Studies on the expression of the beta nerve growth factor (NGF) gene in the central nervous system: level and regional distribution of NGF mRNA suggest that NGF functions as a trophic factor for several distinct populations of neurons.

Abstract

.beta. nerve growth factor (NGF), a target-derived protein necessary for survival and development of sympathetic and sensory neurons, can also affect subpopulations of neurons in the central nervous system (CNS). Using a blot hybridization assay capable of detecting 10 fg of mRNA, we measured the levels of NGF mRNA in the major brain regions, including those innervated by NGF-responsive neurons.
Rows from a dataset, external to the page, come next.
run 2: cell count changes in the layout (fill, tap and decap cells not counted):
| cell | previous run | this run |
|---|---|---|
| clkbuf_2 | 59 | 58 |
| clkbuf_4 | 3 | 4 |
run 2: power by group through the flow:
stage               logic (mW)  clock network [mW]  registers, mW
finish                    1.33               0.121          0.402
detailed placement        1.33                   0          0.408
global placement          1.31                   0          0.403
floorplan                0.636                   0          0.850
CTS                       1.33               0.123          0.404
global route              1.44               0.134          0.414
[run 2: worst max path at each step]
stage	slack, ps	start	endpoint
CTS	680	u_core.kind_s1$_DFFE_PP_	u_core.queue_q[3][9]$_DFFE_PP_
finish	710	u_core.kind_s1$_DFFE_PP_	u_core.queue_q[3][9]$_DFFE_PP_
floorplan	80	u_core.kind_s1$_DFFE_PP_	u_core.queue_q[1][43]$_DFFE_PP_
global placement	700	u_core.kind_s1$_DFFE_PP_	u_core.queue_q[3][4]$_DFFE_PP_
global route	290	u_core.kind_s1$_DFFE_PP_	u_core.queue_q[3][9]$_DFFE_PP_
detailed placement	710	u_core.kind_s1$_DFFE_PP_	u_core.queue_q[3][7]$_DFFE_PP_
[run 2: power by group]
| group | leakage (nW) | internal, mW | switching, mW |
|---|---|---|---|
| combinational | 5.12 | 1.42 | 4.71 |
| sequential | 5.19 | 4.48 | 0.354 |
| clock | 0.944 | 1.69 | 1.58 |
`config.mk`:
```
export PLATFORM = sky130hd
export DESIGN_NAME = sprite_batch_quad_generator_top_flat
export DESIGN_NICKNAME = d
export VERILOG_FILES = /design/src/rtl/sbq_pkg.sv /design/src/rtl/sbq_if.sv /design/src/rtl/sbq_coord_alu.sv /design/src/rtl/sbq_slot_table.sv /design/src/rtl/sprite_batch_quad_generator_top.sv /design/src/flat_wrapper.sv
export SDC_FILE = /design/constraint.sdc
export NUM_CORES = 2
export LEC_CHECK = 0
export BUFFER_PORTS_ARGS = -buffer_cell sky130_fd_sc_hd__buf_2
export CAP_MARGIN = 5
export CORE_MARGIN = 4
export CORE_UTILIZATION = 50
export DETAILED_ROUTE_END_ITERATION = 10
export PLACE_DENSITY = 0.66
export SLEW_MARGIN = 20
export SYNTH_ARGS = -nofsm -noshare
export SYNTH_HDL_FRONTEND = slang
export SYNTH_SLANG_ARGS = --single-unit
```
`constraint.sdc`:
```
create_clock -name clk -period 14.3 [get_ports clk]
set_input_delay 1.43 -clock clk [delete_from_list [all_inputs] [get_ports clk]]
set_output_delay 1.43 -clock clk [all_outputs]
set_load 0.03 [all_outputs]
```
### src/hw/rtl/mips_subset_execute_unit_macros.svh
// Assertion macros shared by the execute unit RTL
`ifndef MIPS_SUBSET_EXECUTE_UNIT_MACROS_SVH
`define MIPS_SUBSET_EXECUTE_UNIT_MACROS_SVH

// same-cycle implication
`define MSEU_ASSERT_NOW(label, ante, cons, msg) \
    label: assert property (@(posedge i_clk) disable iff (!i_rst_n) (ante) |-> (cons)) \
        else $error(msg);

// next-cycle implication
`define MSEU_ASSERT_NEXT(label, ante, cons, msg) \
    label: assert property (@(posedge i_clk) disable iff (!i_rst_n) (ante) |=> (cons)) \
        else $error(msg);

`endif

### src/hw/rtl/mseu_pkg.sv
// Package: opcodes, status codes and shared types of the execute unit
`default_nettype none
package mseu_pkg;
    localparam int unsigned MEM_WORDS_DEF = 1024;
    localparam int unsigned NUM_REGS      = 32;
    localparam int unsigned XLEN          = 32;

    localparam logic [3:0] OP_ADDI = 4'd0;
    localparam logic [3:0] OP_ADD  = 4'd1;
    localparam logic [3:0] OP_SUB  = 4'd2;
    localparam logic [3:0] OP_AND  = 4'd3;
    localparam logic [3:0] OP_OR   = 4'd4;
    localparam logic [3:0] OP_XOR  = 4'd5;
    localparam logic [3:0] OP_SLT  = 4'd6;
    localparam logic [3:0] OP_SLL  = 4'd7;
    localparam logic [3:0] OP_SRL  = 4'd8;
    localparam logic [3:0] OP_LW   = 4'd9;
    localparam logic [3:0] OP_SW   = 4'd10;
    localparam logic [3:0] OP_MULT = 4'd11;
    localparam logic [3:0] OP_DIV  = 4'd12;
    localparam logic [3:0] OP_MFHI = 4'd13;
    localparam logic [3:0] OP_MFLO = 4'd14;

    localparam logic [1:0] ST_OK   = 2'd0;
    localparam logic [1:0] ST_DIVZ = 2'd1;
    localparam logic [1:0] ST_ADDR = 2'd2;

    // request to the multiply/divide unit
    typedef struct packed {
        logic start;
        logic is_div;
    } t_md_req;
endpackage
`default_nettype wire

### src/hw/rtl/mseu_muldiv.sv
// Iterative signed multiply / divide sharing one 33-bit adder
`default_nettype none
module mseu_muldiv (
    input  wire logic             i_clk,
    input  wire logic             i_rst_n,
    input  wire mseu_pkg::t_md_req i_req,
    input  wire logic [31:0]      i_a,
    input  wire logic [31:0]      i_b,
    output logic                  o_done,
    output logic [31:0]           o_hi,
    output logic [31:0]           o_lo
);
    localparam logic [1:0] PH_IDLE = 2'd0;
    localparam logic [1:0] PH_RUN  = 2'd1;
    localparam logic [1:0] PH_FIX  = 2'd2;

    logic [1:0]  r_phase;
    logic [4:0]  r_cnt;
    logic        r_div, r_neg_q, r_neg_r;
    logic [31:0] r_hi, r_lo, r_mb;
    logic        r_done;

    logic [31:0] ma, mb;
    logic [32:0] opx, opy;
    logic [33:0] sum;
    logic [63:0] prod_neg;

    assign ma = i_a[31] ? (32'd0 - i_a) : i_a;
    assign mb = i_b[31] ? (32'd0 - i_b) : i_b;

    // divide: trial subtract of the shifted remainder; multiply: conditional add
    always_comb begin
        if (r_div) begin
            opx = {r_hi, r_lo[31]};
            opy = ~{1'b0, r_mb};
        end else begin
            opx = {1'b0, r_hi};
            opy = r_lo[0] ? {1'b0, r_mb} : 33'd0;
        end
        sum = {1'b0, opx} + {1'b0, opy} + {33'd0, r_div};
    end

    assign prod_neg = 64'd0 - {r_hi, r_lo};

    always_ff @(posedge i_clk) begin
        if (!i_rst_n) begin
            r_phase <= PH_IDLE;
            r_done  <= 1'b0;
            r_cnt   <= '0;
        end else begin
            r_done <= 1'b0;
            unique case (r_phase)
                PH_IDLE: begin
                    if (i_req.start) begin
                        r_phase <= PH_RUN;
                        r_cnt   <= '0;
                        r_div   <= i_req.is_div;
                        r_hi    <= '0;
                        r_lo    <= ma;
                        r_mb    <= mb;
                        r_neg_q <= i_a[31] ^ i_b[31];
                        r_neg_r <= i_a[31];
                    end
                end
                PH_RUN: begin
                    if (r_div) begin
                        r_hi <= sum[33] ? sum[31:0] : opx[31:0];
                        r_lo <= {r_lo[30:0], sum[33]};
                    end else begin
                        r_hi <= sum[32:1];
                        r_lo <= {sum[0], r_lo[31:1]};
                    end
                    r_cnt <= r_cnt + 5'd1;
                    if (r_cnt == 5'd31) begin
                        r_phase <= PH_FIX;
                    end
                end
                PH_FIX: begin
                    if (r_div) begin
                        if (r_neg_q) r_lo <= 32'd0 - r_lo;
                        if (r_neg_r) r_hi <= 32'd0 - r_hi;
                    end else if (r_neg_q) begin
                        r_hi <= prod_neg[63:32];
                        r_lo <= prod_neg[31:0];
                    end
                    r_done  <= 1'b1;
                    r_phase <= PH_IDLE;
                end
                default: r_phase <= PH_IDLE;
            endcase
        end
    end

    assign o_done = r_done;
    assign o_hi   = r_hi;
    assign o_lo   = r_lo;
endmodule
`default_nettype wire
File: src/hw/rtl/mips_subset_execute_unit_macros.svh
// Assertion macros shared by the execute unit RTL
`ifndef MIPS_SUBSET_EXECUTE_UNIT_MACROS_SVH
`define MIPS_SUBSET_EXECUTE_UNIT_MACROS_SVH

// same-cycle implication
`define MSEU_ASSERT_NOW(label, ante, cons, msg) \
    label: assert property (@(posedge i_clk) disable iff (!i_rst_n) (ante) |-> (cons)) \
        else $error(msg);

// next-cycle implication
`define MSEU_ASSERT_NEXT(label, ante, cons, msg) \
    label: assert property (@(posedge i_clk) disable iff (!i_rst_n) (ante) |=> (cons)) \
        else $error(msg);

`endif

File: src/hw/rtl/mseu_ram.sv
// Generic single-write, single-read RAM with registered read data
`default_nettype none
module mseu_ram #(
    parameter int unsigned WIDTH = 32,
    parameter int unsigned DEPTH = 32
) (
    input  wire logic                     i_clk,
    input  wire logic                     i_we,
    input  wire logic [$clog2(DEPTH)-1:0] i_waddr,
    input  wire logic [WIDTH-1:0]         i_wdata,
    input  wire logic [$clog2(DEPTH)-1:0] i_raddr,
    output logic      [WIDTH-1:0]         o_rdata
);
    logic [WIDTH-1:0] r_mem [DEPTH];

    always_ff @(posedge i_clk) begin
        if (i_we) begin
            r_mem[i_waddr] <= i_wdata;
        end
        o_rdata <= r_mem[i_raddr];
    end
endmodule
`default_nettype wire

File: config.mk
export PLATFORM = sky130hd
export DESIGN_NAME = mseu_ram
export DESIGN_NICKNAME = d
export VERILOG_FILES = /design/src/hw/rtl/mips_subset_execute_unit_macros.svh /design/src/hw/rtl/mseu_ram.sv
export SDC_FILE = /design/constraint.sdc
export NUM_CORES = 1
export LEC_CHECK = 0
export ABC_AREA = 0
export CORE_MARGIN = 5
export CORE_UTILIZATION = 42
export CTS_BUF_LIST = sky130_fd_sc_hd__clkbuf_2
export CTS_CLUSTER_DIAMETER = 40
export DETAILED_ROUTE_END_ITERATION = 10
export DONT_BUFFER_PORTS = 1
export SLEW_MARGIN = 20
export SYNTH_ARGS = -nofsm -noshare
export SYNTH_HDL_FRONTEND = slang
export SYNTH_SLANG_ARGS = --single-unit
File: constraint.sdc
create_clock -name i_clk -period 3.9 [get_ports i_clk]
set_input_delay 0.78 -clock i_clk [delete_from_list [all_inputs] [get_ports i_clk]]
set_output_delay 0.78 -clock i_clk [all_outputs]
set_load 0.03 [all_outputs]
# == After elaboration in Yosys (flattened, before gate mapping) ==
# Memories as Yosys holds them, arrays and structs flattened. A register that Yosys moved wholly into a read port is not among the register bits.
# Index checks and enable logic that the tools add are counted.
# W data, S select, Z words.
# classes
mux,2
# op_table
operator,count
$mux W1,2
# word_totals
output_inout_bits,32
ramBits,1024
mem_count,1
register_bits,0
word_cells,3
# mem_list
name,words,width,read_ports,rd_ports_with_merged_regs,write_ports,line_no,source
r_mem,32,32,1,1,1,mseu_ram.sv:14,logic [WIDTH-1:0] r_mem [DEPTH];

# == Longest topological paths before layout ==
# Gate-level depths: netlist of the first run.
# logic_depth
depth_word,2
ltp_mapped,8
depth_no_buf,5

# == Worst setup path before layout of the first run ==
# No wires, ideal clock.
# synth_path
path_type,input to register
start,input port i_waddr[1]
end,"memory r_mem[12][0], enable pin"
t_arrival_ns,2.793
setup_time_ns,0.421
path_slack_ns,0.686
stages,3
cell_sequence,or3b_2 > clkbuf_1 > nor2_1
# synth_lines
item,line_no,source
start: declaration,mseu_ram.sv:9,"input wire logic [$clog2(DEPTH)-1:0] i_waddr,"
end: declaration,mseu_ram.sv:14,
# No word-level cell before the write port.

==> results of run 1 <==
-- kinds of logic (layout without fill, tap and decap cells) --
logic type             after synthesis  after routing  share of synthesized area
muxes                              512            512                      0.127
buffers and inverters              127            665                     0.0186
DFF                               1056           1056                      0.775
AOI/OAI and AO/OA                  288            288                     0.0485
and+or+nand+nor                    277            277                     0.0310
other                                0              7                          0
-- routing by layer --
layer,vias to the layer above,share of wire
met3,174,0.065
met1,11400,0.40
met5,-,0
li1,9871,-
met2,901,0.51
met4,0,0.026
-- synthesized netlist by cell type, drive strengths merged --
master and n:
edfxtp 1024, buf 79, and2b 1, nand2 98, nor3 32, a22o 64
nand3 98, or2 1, or3 1, a21oi 96, dfxtp 32, a22oi 96
mux2i 512, nand3b 5, clkbuf 48, or3b 3, nor2b 1, a31oi 32
nor2 34, nand2b 2, and2 1
-- sequential cells by signal, indices dropped and copies added (netlist names) --
name / flops
o_rdata: 32
r_mem: 1024
-- worst min-delay path, stage by stage --
cell	delay, ps
mux2i_1	150
a22o_1	150
nor3_1	80
a31oi_1	170
nand3_1	100
-- layout make-up --
cell class | count | share of cell area
diodes | 7 | 0.000379
clock buffers | 416 | 0.0451
clock inverters | 60 | 0.00686
multi-input cells | 1077 | 0.186
flip-flops and latches | 1056 | 0.680
well taps | 1265 | 0.0343
repair buffers | 189 | 0.0470
-- worst min-delay path by stage --
stage                                  from                  end  slack (ps)  cells after the start
global placement    r_mem[26][20]$_DFFE_PP_  o_rdata[20]$_DFF_P_         590                      4
CTS                              i_raddr[0]  o_rdata[12]$_DFF_P_           3                      4
floorplan           r_mem[16][10]$_DFFE_PP_  o_rdata[10]$_DFF_P_         550                      4
finish                           i_raddr[0]  o_rdata[14]$_DFF_P_         100                      5
global route                     i_raddr[0]  o_rdata[14]$_DFF_P_          40                      5
detailed placement  r_mem[10][19]$_DFFE_PP_  o_rdata[19]$_DFF_P_         580                      4
-- metrics by stage --
step	worst slack (ps)	cell area, sq um	util	hold WS (ps)
floorplan	686	40500	-	553
global placement	1090	42100	0.442	594
detailed placement	1050	42100	0.442	583
CTS	650	46100	0.484	2.73
global route	486	46200	0.484	37.6
finish	499	46200	0.485	103
-- where the power goes --
group / leakage, nW / internal (mW) / switching (mW)
Combinational: 5.09 / 0.470 / 0.727
Sequential: 9.49 / 12.6 / 0.199
Clock: 1.90 / 3.02 / 4.27
Total: 16.5 / 16.1 / 5.20
==> qor.csv, run 1 <==
stage,metric,value,unit
run_status,status,completed,
floorplan,Rows,113,
synth,"area leader, netlist",edfxtp_1,
clock_tree,CTS Sinks,1056,
worst_setup_path,Max stage delay on crit path,630,ps
worst_setup_path,Critical Path End,o_rdata[15]$_DFF_P_,
timing,# setup viols final,0,
synth,sequential-to-total area share from yosys stat,0.775,
worst_setup_path,Worst setup EP type,flip-flop,
grt,M3 GR Usage,0.0429,
grt,All-Layer GR Usage,0.203,
grt,total congestion overflow,0,
timing,period utilisation layout,0.872,
synth,Avg Synthesized Cell Area,17.9,sq um
timing,RSZ-0062 raised after global routing,no,
worst_setup_path,crit path cell chain,dlygate4sd3_1 > nor2_4 > dlygate4sd3_1 > buf_12 > nand2_1 > dlygate4sd3_1 > a31oi_1 > dlygate4sd3_1 > nand3_1 > dlygate4sd3_1,
worst_setup_path,Stages on worst setup path,10,
floorplan,io pins,76,
floorplan,Die ar.,103000,sq um
cells_and_area,Final Non-Filler Cells,4070,
clock_tree,Max Root-Sink Buffers,4,
timing,Max Fclk,0.294,GHz
floorplan,core box area,95300,sq um
synth,synthesized cell area,40500,sq um
clock_tree,setup repair bufs after CTS,0,
power_and_ir_drop,Leak Pwr,16.5,nW
detailed_routing,DR vias,22400,
min_path,Hold Path Class,primary input to flip-flop,
detailed_routing,Routed WL,106000,microns
timing,number of max-slew violations in the final report,0,
cells_and_area,fraction of layout instances using a drive strength above 1,0.203,
cells_and_area,layout net count,2652,
timing,Tmin final,3400,ps
synth,top post-synthesis cells by area,"edfxtp_1 76%, mux2i_1 13%, a22oi_1 1.8%",
cells_and_area,"commonest cells after routing, fill and taps aside","1024 x edfxtp_1, 512 x mux2i_1, 416 x clkbuf_2",
placed_design,Port Buffers,0,
grt,first-pass GRT wire length,154000,microns
clock_tree,Clock Tree Root,clkbuf_2,
worst_setup_path,"Slowest-stage cell, CP",dlygate4sd3_1,
worst_setup_path,Crit path arrival time,4600,ps
detailed_routing,WL per Instance,26.1,microns
placed_design,Final Wtd Congestion,0.797,
worst_setup_path,Reg2Reg Depth,8,
clock_tree,CTS tree,built,
floorplan,Initial Util,0.425,
detailed_routing,post-route ant nets,0,
placed_design,Detailed Place HPWL,57100,microns
timing,relative slew slack,0.303,
run,Max Cap Viol,0,
worst_setup_path,CP startpoint,i_raddr[2],
worst_setup_path,critical path class,primary input to flip-flop,
grt,vias in the first global route,23000,
worst_setup_path,Worst Path Required,5100,ps
worst_setup_path,maximum net fanout on the critical path,84,
clock_tree,# hold bufs at CTS,127,
synth,cell count after synthesis,2260,
synth,post-synth top area share,0.760,
worst_setup_path,Critical R2R Capture,o_rdata[15]$_DFF_P_,
grt,largest net degree at the start of global routing,341,
cells_and_area,multi-input logic area,8610,sq um
cells_and_area,area delta synth->final,14.0,%
grt,antenna violations before repair,3,
clock_tree,"Clk Latency, worst-skew pair",1460,ps
clock_tree,"CTS clk-pin slew, worst paths",80,ps
worst_setup_path,"reg-to-reg slack, setup",590,ps
grt,GR Util met2,0.345,
clock_tree,number of gates resized after CTS,0,
cells_and_area,"commonest non-fill, non-tap cell in the layout",edfxtp_1,
grt,routing usage on met1,0.260,
cells_and_area,Filler cells,8089,
worst_setup_path,crit-path most repeated cell,dlygate4sd3_1,
worst_setup_path,Buf/Inv on CP,6,
synth,Synth Net Count,2304,
synth,Ys Warns,0,
worst_setup_path,"CP delay by family, top",buffers and inverters,
worst_setup_path,startpoint types,primary input,
power_and_ir_drop,Power Total,21.3,mW
timing,worst slew pin tran,1040,ps
detailed_routing,1st-pass router iterations,5,
cells_and_area,Reg area,31400,sq um
timing,"Hold Violations, Final",0,
timing,Clock Skews,153,ps
timing,setup TNS,0,ps
detailed_routing,DR iter-0 viols,1916,
synth,post-synth cell types,25,
floorplan,chip height,320,microns
synth,#FFs+latches synth,1056,
clock_tree,htree depth,5,
placed_design,placed cell count,3455,
power_and_ir_drop,pwr/cell area,461,nW/um^2
grt,GRT Max-Usage Layer,met2,
clock_tree,CTS Buf Count,284,
detailed_routing,vias per cell,5.50,
floorplan,die width,320,microns
worst_setup_path,Reg2Reg Launch Point,r_mem[16][15]$_DFFE_PP_,
power_and_ir_drop,Peak VDD IR,0.000283,V
detailed_routing,DR DRC count,0,
(Power assumes the default switching activity.)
NGF mRNA was detected unambiguously in each major region of the CNS. The levels were comparable to those in sympathetic effector organs. Discrete area contained very different amounts of NGF mRNA. Up to 40-fold differences were seen, a range comparable to the differences between richly and sparsely innervated sympathetic effector organs. The highest concentrations of NGF mRNA were found in the cortex and hippocampus, which are the major targets of the NGF-responsive cholinergic neurons of the basal forebrain nuclei. Significant amounts of NGF mRNA were also found in areas that contain the central processes of NGF-responsive sensory neurons, such as the pons, medulla, and spinal cord. The presence of NGF mRNA in these areas suggests that brain NGF may act as a target-derived trophic factor for both populations of neurons. NGF mRNA was also found in the striatum, suggesting that locally derived NGF may act there as a trophic factor for a recently identified population of NGF-responsive cholinergic local circuit neurons. However, high levels of NGF mRNA were also found in some regions, such as the diencephalon, that have no relation to any identified population of NGF-responsive neurons. This suggests that there may be additional populations of NGF-responsive neurons in the CNS that have not yet been discovered.